[Exercise]:
In the records below, find the lines that include "Latency" and copy each.

[Supplied material]:

`src/rtl/fpu_div_pkg.sv`:
```
// Purpose : shared widths and state encoding for the mantissa divide path.
// Latency : n/a (declarations only).
// Backpr. : n/a.
package fpu_div_pkg;

    localparam int MW = 24;            // significand width, hidden bit included
    localparam int QW = MW + 3;        // quotient: 1 integer bit + MW+2 fraction bits
    localparam int CW = $clog2(QW);    // step counter width

    typedef enum logic [1:0] {
        IDLE   = 2'd0,
        DIVIDE = 2'd1,
        DONE   = 2'd2
    } div_state_t;

endpackage

```
`src/rtl/quotient_calc_if.sv`:
```
// Purpose : operand/result bundle of the mantissa divider (level handshake).
// Latency : n/a (wiring only).
// Backpr. : requester holds in_ready and operands until out_ready, then drops in_ready.
// Ports   : in_ready, a_m, b_m (requester -> divider);
//           out_ready, quotient_out, sticky_out, dz_out, ovf_out (divider -> requester).
interface quotient_calc_if;
    import fpu_div_pkg::*;

    logic          in_ready;
    logic [MW-1:0] a_m;
    logic [MW-1:0] b_m;
    logic          out_ready;
    logic [QW-1:0] quotient_out;
    logic          sticky_out;
    logic          dz_out;
    logic          ovf_out;

    modport master (
        output in_ready, a_m, b_m,
        input  out_ready, quotient_out, sticky_out, dz_out, ovf_out
    );

    modport slave (
        input  in_ready, a_m, b_m,
        output out_ready, quotient_out, sticky_out, dz_out, ovf_out
    );

endinterface

```
`src/rtl/div_step.sv`:
```
// Purpose : one restoring-division step: trial subtract, select, shift left.
// Latency : combinational.
// Backpr. : none.
// Ports   : rem/b in; q_bit and next_rem (already shifted) out.
module div_step
    import fpu_div_pkg::*;
(
    input  logic [MW:0]   rem,
    input  logic [MW-1:0] b,
    output logic          q_bit,
    output logic [MW:0]   next_rem
);

    logic [MW:0] diff;
    logic [MW:0] sel;

    always_comb begin
        diff     = rem - {1'b0, b};
        q_bit    = (rem >= {1'b0, b});
        sel      = q_bit ? diff : rem;
        // sel < b after the step, so its top bit is always 0 and drops out of the shift
        next_rem = sel << 1;
    end

endmodule

```
`src/rtl/quotient_calc.sv`:
```
// Purpose : sequential radix-2 restoring mantissa divider with sticky, div-by-zero and overflow flags.
// Latency : QW cycles from capture on the normal path, 1 cycle on the saturate path.
// Backpr. : level handshake; result held with out_ready high until in_ready drops.
// Ports   : clk, rst_n (async, active-low); io = quotient_calc_if.slave bundle.
module quotient_calc
    import fpu_div_pkg::*;
(
    input  logic            clk,
    input  logic            rst_n,
    quotient_calc_if.slave  io
);

    div_state_t    state_q, state_d;
    logic [CW-1:0] cnt_q, cnt_d;
    logic [MW:0]   rem_q, rem_d;
    logic [MW-1:0] b_q, b_d;
    logic [QW-2:0] quot_q, quot_d;     // first QW-1 bits; the last bit joins at completion
    logic          sat_q, sat_d;       // operands broke a < 2b (covers b == 0)
    logic [QW-1:0] q_out_q, q_out_d;
    logic          sticky_q, sticky_d;
    logic          dz_q, dz_d;
    logic          ovf_q, ovf_d;

    logic          step_bit;
    logic [MW:0]   step_rem;
    logic          last_step;

    div_step u_step (
        .rem      (rem_q),
        .b        (b_q),
        .q_bit    (step_bit),
        .next_rem (step_rem)
    );

    assign last_step = (cnt_q == CW'(QW - 1));

    // State register
    always_ff @(posedge clk or negedge rst_n) begin
        if (!rst_n) begin
            state_q  <= IDLE;
            cnt_q    <= '0;
            rem_q    <= '0;
            b_q      <= '0;
            quot_q   <= '0;
            sat_q    <= 1'b0;
            q_out_q  <= '0;
            sticky_q <= 1'b0;
            dz_q     <= 1'b0;
            ovf_q    <= 1'b0;
        end else begin
            state_q  <= state_d;
            cnt_q    <= cnt_d;
            rem_q    <= rem_d;
            b_q      <= b_d;
            quot_q   <= quot_d;
            sat_q    <= sat_d;
            q_out_q  <= q_out_d;
            sticky_q <= sticky_d;
            dz_q     <= dz_d;
            ovf_q    <= ovf_d;
        end
    end

    // Next-state logic
    always_comb begin
        state_d = state_q;
        case (state_q)
            IDLE:    if (io.in_ready)          state_d = DIVIDE;
            DIVIDE:  if (sat_q || last_step)   state_d = DONE;
            DONE:    if (!io.in_ready)         state_d = IDLE;
            default:                           state_d = IDLE;
        endcase
    end

    // Datapath: capture, iterate, publish
    always_comb begin
        cnt_d    = cnt_q;
        rem_d    = rem_q;
        b_d      = b_q;
        quot_d   = quot_q;
        sat_d    = sat_q;
        q_out_d  = q_out_q;
        sticky_d = sticky_q;
        dz_d     = dz_q;
        ovf_d    = ovf_q;
        case (state_q)
            IDLE: begin
                if (io.in_ready) begin
                    b_d    = io.b_m;
                    rem_d  = {1'b0, io.a_m};
                    cnt_d  = '0;
                    quot_d = '0;
                    // a >= 2b would need a second integer quotient bit
                    sat_d  = ({1'b0, io.a_m} >= {io.b_m, 1'b0});
                    dz_d   = 1'b0;
                    ovf_d  = 1'b0;
                end
            end
            DIVIDE: begin
                if (sat_q) begin
                    // saturated result is published one edge after capture
                    q_out_d  = '1;
                    sticky_d = 1'b0;
                    ovf_d    = 1'b1;
                    dz_d     = (b_q == '0);
                end else begin
                    rem_d  = step_rem;
                    quot_d = {quot_q[QW-3:0], step_bit};
                    cnt_d  = cnt_q + CW'(1);
                    if (last_step) begin
                        q_out_d  = {quot_q, step_bit};
                        sticky_d = (step_rem != '0);
                    end
                end
            end
            default: ;
        endcase
    end

    // Outputs
    always_comb begin
        io.out_ready    = (state_q == DONE);
        io.quotient_out = q_out_q;
        io.sticky_out   = sticky_q;
        io.dz_out       = dz_q;
        io.ovf_out      = ovf_q;
    end

endmodule

```
`src/flat_wrapper.sv`:
```
// flat-port wrapper written by rule: the top's interface ports become plain ports
module quotient_calc_flat import fpu_div_pkg::*;
  (clk, rst_n, io_in_ready, io_a_m, io_b_m, io_out_ready, io_quotient_out, io_sticky_out, io_dz_out, io_ovf_out);
  quotient_calc_if io_i ();
  input  logic clk;
  input  logic rst_n;
  input wire logic [$bits(io_i.in_ready)-1:0] io_in_ready;
  input wire logic [$bits(io_i.a_m)-1:0] io_a_m;
  input wire logic [$bits(io_i.b_m)-1:0] io_b_m;
  output wire logic [$bits(io_i.out_ready)-1:0] io_out_ready;
  output wire logic [$bits(io_i.quotient_out)-1:0] io_quotient_out;
  output wire logic [$bits(io_i.sticky_out)-1:0] io_sticky_out;
  output wire logic [$bits(io_i.dz_out)-1:0] io_dz_out;
  output wire logic [$bits(io_i.ovf_out)-1:0] io_ovf_out;
  assign io_i.in_ready = io_in_ready;
  assign io_i.a_m = io_a_m;
  assign io_i.b_m = io_b_m;
  assign io_out_ready = io_i.out_ready;
  assign io_quotient_out = io_i.quotient_out;
  assign io_sticky_out = io_i.sticky_out;
  assign io_dz_out = io_i.dz_out;
  assign io_ovf_out = io_i.ovf_out;
  quotient_calc u_core (.clk(clk), .rst_n(rst_n), .io(io_i));
endmodule
```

[Answer to this task]:
// Latency : n/a (declarations only).
// Latency : n/a (wiring only).
// Latency : combinational.
// Latency : QW cycles from capture on the normal path, 1 cycle on the saturate path.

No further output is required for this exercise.